SUPPLIED RECORDS:
___

--- config.mk ---
export PLATFORM = sky130hd
export DESIGN_NAME = fetch_unit_flat
export DESIGN_NICKNAME = d
export VERILOG_FILES = /design/src/rtl/fetch_unit_if.sv /design/src/rtl/fetch_unit.sv /design/src/flat_wrapper.sv
export SDC_FILE = /design/constraint.sdc
export NUM_CORES = 1
export LEC_CHECK = 0
export ABC_AREA = 1
export BUFFER_PORTS_ARGS = -buffer_cell sky130_fd_sc_hd__buf_2
export CAP_MARGIN = 5
export CORE_MARGIN = 2
export CORE_UTILIZATION = 60
export CTS_CLUSTER_SIZE = 28
export DETAILED_ROUTE_END_ITERATION = 8
export GPL_TIMING_DRIVEN = 0
export MAX_ROUTING_LAYER = met4
export PLACE_DENSITY_LB_ADDON = 0.3
export REMOVE_ABC_BUFFERS = 1
export SLEW_MARGIN = 20
export SYNTH_ARGS = -nofsm -noshare
export SYNTH_HDL_FRONTEND = slang
export SYNTH_SLANG_ARGS = --single-unit
--- constraint.sdc ---
create_clock -name clk -period 6.21 [get_ports clk]
set_input_delay 0.3105 -clock clk [delete_from_list [all_inputs] [get_ports clk]]
set_output_delay 0.3105 -clock clk [all_outputs]
set_load 0.05 [all_outputs]
--- src/rtl/fetch_unit_if.sv ---
// Bundles the fetch unit's memory instruction port and its decode-side handshake.
// master = fetch unit, slave = memory plus decode.
interface fetch_unit_if;
    logic [31:0] pc_addr;
    logic        read_instr;
    logic [31:0] instr;
    logic        instr_ready;
    logic        if_valid;
    logic        if_ready;
    logic [31:0] if_pc;
    logic [31:0] if_instr;

    modport master (
        output pc_addr, read_instr, if_valid, if_pc, if_instr,
        input  instr, instr_ready, if_ready
    );

    modport slave (
        input  pc_addr, read_instr, if_valid, if_pc, if_instr,
        output instr, instr_ready, if_ready
    );
endinterface

--- src/rtl/fetch_unit.sv ---
// Instruction fetch stage: sequential PC generation, one outstanding memory request,
// an in-order {pc, instr} queue toward decode, and redirect handling with stale-response drop.
module fetch_unit #(
    parameter logic [31:0] RESET_PC    = 32'h0000_0000,
    parameter int unsigned QUEUE_DEPTH = 2
) (
    input  logic         clk,
    input  logic         rst_n,
    fetch_unit_if.master bus,
    input  logic         redirect,
    input  logic [31:0]  redirect_pc
);
    localparam int unsigned PTR_W = $clog2(QUEUE_DEPTH);
    localparam int unsigned CNT_W = PTR_W + 1;
    localparam logic [CNT_W-1:0] DEPTH_C = CNT_W'(QUEUE_DEPTH);

    typedef enum logic [1:0] {ISSUE, WAIT, DROP} state_t;

    state_t             state, state_d;
    logic [31:0]        pc_q, pc_d;
    logic [31:0]        target_q, target_d;
    logic               started;
    logic [PTR_W-1:0]   wr_ptr, rd_ptr;
    logic [CNT_W-1:0]   count;
    logic [31:0]        q_pc    [QUEUE_DEPTH];
    logic [31:0]        q_instr [QUEUE_DEPTH];
    logic               strobe, push, pop, head_valid;
    logic [31:0]        redir_aligned;

    assign redir_aligned = {redirect_pc[31:2], 2'b00};
    assign head_valid    = (count != '0);
    // A redirect voids any coincident pop: the whole queue is being flushed anyway.
    assign pop           = head_valid && bus.if_ready && !redirect;

    // NOTE: every signal driven here gets a default first so no path leaves one unassigned,
    // which would otherwise infer a latch.
    always_comb begin
        state_d  = state;
        pc_d     = pc_q;
        target_d = target_q;
        strobe   = 1'b0;
        push     = 1'b0;
        case (state)
            ISSUE: begin
                // At most one request outstanding, so nothing is in flight while in ISSUE.
                strobe = started && (count < DEPTH_C);
                if (redirect) begin
                    if (strobe) begin
                        target_d = redir_aligned;
                        state_d  = DROP;
                    end else begin
                        pc_d = redir_aligned;
                    end
                end else if (strobe) begin
                    state_d = WAIT;
                end
            end
            WAIT: begin
                if (redirect) begin
                    if (bus.instr_ready) begin
                        pc_d    = redir_aligned;
                        state_d = ISSUE;
                    end else begin
                        target_d = redir_aligned;
                        state_d  = DROP;
                    end
                end else if (bus.instr_ready) begin
                    push    = 1'b1;
                    pc_d    = pc_q + 32'd4;
                    state_d = ISSUE;
                end
            end
            DROP: begin
                // pc_addr stays on the stale request until its response arrives.
                if (redirect) begin
                    if (bus.instr_ready) begin
                        pc_d    = redir_aligned;
                        state_d = ISSUE;
                    end else begin
                        target_d = redir_aligned;
                    end
                end else if (bus.instr_ready) begin
                    pc_d    = target_q;
                    state_d = ISSUE;
                end
            end
            default: state_d = ISSUE;
        endcase
    end

    // NOTE: sequential state uses non-blocking assignments so every register samples
    // the pre-edge values regardless of statement order.
    always_ff @(posedge clk or negedge rst_n) begin
        if (!rst_n) begin
            state    <= ISSUE;
            started  <= 1'b0;
            pc_q     <= RESET_PC;
            target_q <= '0;
        end else begin
            state    <= state_d;
            started  <= 1'b1;
            pc_q     <= pc_d;
            target_q <= target_d;
        end
    end

    always_ff @(posedge clk or negedge rst_n) begin
        if (!rst_n) begin
            wr_ptr <= '0;
            rd_ptr <= '0;
            count  <= '0;
        end else if (redirect) begin
            wr_ptr <= '0;
            rd_ptr <= '0;
            count  <= '0;
        end else begin
            if (push) wr_ptr <= wr_ptr + PTR_W'(1);
            if (pop)  rd_ptr <= rd_ptr + PTR_W'(1);
            case ({push, pop})
                2'b10:   count <= count + CNT_W'(1);
                2'b01:   count <= count - CNT_W'(1);
                default: count <= count;
            endcase
        end
    end

    // NOTE: queue storage has no reset; the if_* outputs are masked by if_valid,
    // so unwritten entries are never observable.
    always_ff @(posedge clk) begin
        if (push) begin
            q_pc[wr_ptr]    <= pc_q;
            q_instr[wr_ptr] <= bus.instr;
        end
    end

    assign bus.pc_addr    = pc_q;
    assign bus.read_instr = strobe;
    assign bus.if_valid   = head_valid;
    assign bus.if_pc      = head_valid ? q_pc[rd_ptr]    : '0;
    assign bus.if_instr   = head_valid ? q_instr[rd_ptr] : '0;
endmodule

--- src/flat_wrapper.sv ---
// flat-port wrapper written by rule: the top's interface ports become plain ports
module fetch_unit_flat 
#(
    parameter logic [31:0] RESET_PC    = 32'h0000_0000,
    parameter int unsigned QUEUE_DEPTH = 2
)
  (clk, rst_n, redirect, redirect_pc, bus_pc_addr, bus_read_instr, bus_if_valid, bus_if_pc, bus_if_instr, bus_instr, bus_instr_ready, bus_if_ready);
  fetch_unit_if bus_i ();
  input  logic clk;
  input  logic rst_n;
  input  logic redirect;
  input  logic [31:0] redirect_pc;
  output wire logic [$bits(bus_i.pc_addr)-1:0] bus_pc_addr;
  output wire logic [$bits(bus_i.read_instr)-1:0] bus_read_instr;
  output wire logic [$bits(bus_i.if_valid)-1:0] bus_if_valid;
  output wire logic [$bits(bus_i.if_pc)-1:0] bus_if_pc;
  output wire logic [$bits(bus_i.if_instr)-1:0] bus_if_instr;
  input wire logic [$bits(bus_i.instr)-1:0] bus_instr;
  input wire logic [$bits(bus_i.instr_ready)-1:0] bus_instr_ready;
  input wire logic [$bits(bus_i.if_ready)-1:0] bus_if_ready;
  assign bus_pc_addr = bus_i.pc_addr;
  assign bus_read_instr = bus_i.read_instr;
  assign bus_if_valid = bus_i.if_valid;
  assign bus_if_pc = bus_i.if_pc;
  assign bus_if_instr = bus_i.if_instr;
  assign bus_i.instr = bus_instr;
  assign bus_i.instr_ready = bus_instr_ready;
  assign bus_i.if_ready = bus_if_ready;
  fetch_unit #(.RESET_PC(RESET_PC), .QUEUE_DEPTH(QUEUE_DEPTH)) u_core (.clk(clk), .rst_n(rst_n), .bus(bus_i), .redirect(redirect), .redirect_pc(redirect_pc));
endmodule
==> impl_metrics.tcl <==
set metrics [dict create \
    crit_arrival_ns 3.74 \
    fp-row-count 45 \
    period_needed_ns 3.383 \
    rsz0062_at_grt "no" \
    dp_hpwl_um 15500 \
    synth_cell_types 40 \
    clk_latency_ns 0.43 \
    initial_core_util 0.6183 \
    wirelength_um 22700 \
    grt_max_degree 67 \
    drt-vias-per-instance 5.481 \
    path_max_fanout 38 \
    totalNegativeSetupSlack_ns 0 \
    post_drt_wl_per_cell_um 15.97 \
    min_period_over_period 0.5448 \
    clock-sinks 197 \
    die_h_um 129.4 \
    dr.pass1.iters 6 \
    hold_viol 0 \
    dieArea_mm2 0.01674 \
    maxCapViolations 0 \
    antenna_found_initial 0 \
    outcome "finished, final reports clean" \
    grt_overflow 0 \
    cts.clk_slew.worst_paths_ns 0.07 \
    drive_gt1_frac 0.2015 \
    postSynth.asyncResetShare 0.3503 \
    ys.flop_type "edfxtp_1" \
    cp-end-kind "register" \
    die_x_um 129.4 \
    grt_pass1_wl_um 35980 \
    ir_worst_vdd_v 0.0005285 \
    final_nets 1272 \
    via_count 7794 \
    worst_hold_slack_ns 0.06038 \
    ys_warn_count 0 \
    drtIter0Drc 689 \
    postSynthCellCount 1047 \
    final_cell_mix "368 x nand2_1, 163 x buf_2, 128 x edfxtp_1" \
    placedCellCount 1389 \
    stdcell_count 1422 \
    clock_tree.buffer_depth 2 \
    synth_top_cell_by_area "edfxtp_1" \
    cts_setup_buffers 0 \
    slew_violations 0 \
    worst_setup_path_start_kind "register" \
    drc 0 \
    gp_congestion 0.8899 \
    cts_tree "yes" \
    synth_edf_count 128 \
    tightestPinTransition_ns 0.8076 \
    synth_area_mm2 0.009434 \
    synth_area_leaders "edfxtp_1 41%, dfrtp_1 18%, nand2_1 15%" \
    cts.repair.resized 0 \
    port_buffers 164 \
    cts_root_buffer "clkbuf_16" \
    ys_seq_elements 197 \
    utilization 0.7333 \
    leakage_uw 0.004827 \
    setup_viol 0 \
    drtAntennaViolNets 0 \
    yosysSeqAreaShare 0.5905 \
    io_pins 167 \
    track_usage 0.2862 \
    crit_type "register to register" \
    clock_skew_ns 0.006676 \
    slew_headroom 0.4603 \
    avgSynthCellArea_um2 9.011 \
    final_common_cell "nand2_1" \
    hp-class "input port to register" \
    cts_buffers 17 \
    fin_area_mm2 0.01119 \
    max_freq_mhz 295.6 \
    synthToLayoutAreaGrowth_pct 18.61 \
    diodes 0 \
    p_per_area_mw_per_mm2 555.9 \
    placed_area_mm2 0.01058 \
    first_global_vias 7270 \
    worstPathRequired_ns 6.57 \
    synth_top_cell_area_share 0.4074 \
    core_mm2 0.01526 \
    htree_levels 4 \
]
## registers in the layout (all words and copies together), names as in the netlist
name	count
u_core.q_instr	64
u_core.q_pc	64
u_core.bus.pc_addr	32
u_core.target_q	30
u_core.count	2
u_core.state	2
u_core.rd_ptr	1
u_core.started	1
u_core.wr_ptr	1
## per-stage QoR
| step | total power (µW) | setup slack [ns] |
|---|---|---|
| 3_3_place_gp | 4980 | 0.4221 |
| 3_5_place_dp | 5087 | 2.897 |
| 6_report | 6220 | 2.827 |
| 2_1_floorplan | 4211 | 1.963 |
| 5_1_grt | 6580 | 2.618 |
| 4_1_cts | 6219 | 2.867 |
## cell families (layout without fill, tap and decap cells)
kind of cell / Yosys count / after routing / synth area share
adders and majority gates: 5 / 5 / 0.006631
muxes: 4 / 4 / 0.004774
other: 1 / 1 / 0.0003975
and+or+nand+nor: 483 / 483 / 0.2086
AOI/OAI and AO/OA: 221 / 221 / 0.1286
DFF: 197 / 197 / 0.5905
buffers and inverters: 136 / 300 / 0.06048
## report_power, final
part,switching [µW],internal [µW],total [µW]
clock,487,641,1130
combinational,2250,766,3020
sequential,356,1720,2070
## layer usage
metal,vias up,track usage,part of all wire
met1,3604,0.3675,0.40
met2,347,0.4576,0.48
met4,0,0.1113,0.023
met5,-,-,0
met3,39,0.05120,0.092
li1,3804,-,-
## Yosys cell counts (all sizes together), types with 2 or more instances
cell type  count
a211oi         5
a21oi        120
a22o           2
a31oi          7
buf           32
clkbuf        15
dfrtp         69
edfxtp       128
ha             5
inv           88
mux2           4
nand2        372
nand3         36
nand3b         3
nor2          62
nor3           8
o211ai        10
o21ai         64
o21bai         2
o221ai         6
o22ai          3
## final timing paths
path	to	slack, ns	from	cells past startpoint
min	u_core.q_instr[0][9]	0.06	bus_instr[9]	1
min reg2reg	u_core.target_q[6]	0.49	u_core.target_q[6]	2
min in group asynchronous	u_core.target_q[3]	0.36	rst_n	2
max	u_core.target_q[22]	2.83	u_core.state[0]	9
max reg2reg	u_core.target_q[22]	2.83	u_core.state[0]	9
max in group asynchronous	u_core.target_q[20]	5.29	rst_n	3
## repair_timing
action,4_1_cts,5_1_grt
hold buffers,1,0
hold endpoints to repair,31,0
setup endpoints to repair,0,0
## area by class of cell
| cell class | instances | area (µm²) |
|---|---|---|
| clock inverters | 13 | 171.4 |
| flip-flops and latches | 197 | 5574 |
| inverters | 89 | 339.1 |
| repair buffers | 179 | 1085 |
| well taps | 211 | 264.0 |
| multi-input cells | 714 | 3323 |
| clock buffers | 19 | 432.9 |
| fillers | 1137 | 4069 |
## worst max-delay path, cell delays in order, from the launching register on
cell and delay, ns:
dfrtp_1 0.39, inv_1 0.09, ha_1 0.76, inv_2 0.50
o211ai_1 0.76, buf_4 0.30, buf_4 0.18, buf_4 0.18
nand2_1 0.06, o21ai_1 0.08
Note: power is estimated with default switching activity, not from simulation.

___

Copy out the lines of the data where the word "switching" can be found.

EXERCISE RESPONSE:
part,switching [µW],internal [µW],total [µW]
Note: power is estimated with default switching activity, not from simulation.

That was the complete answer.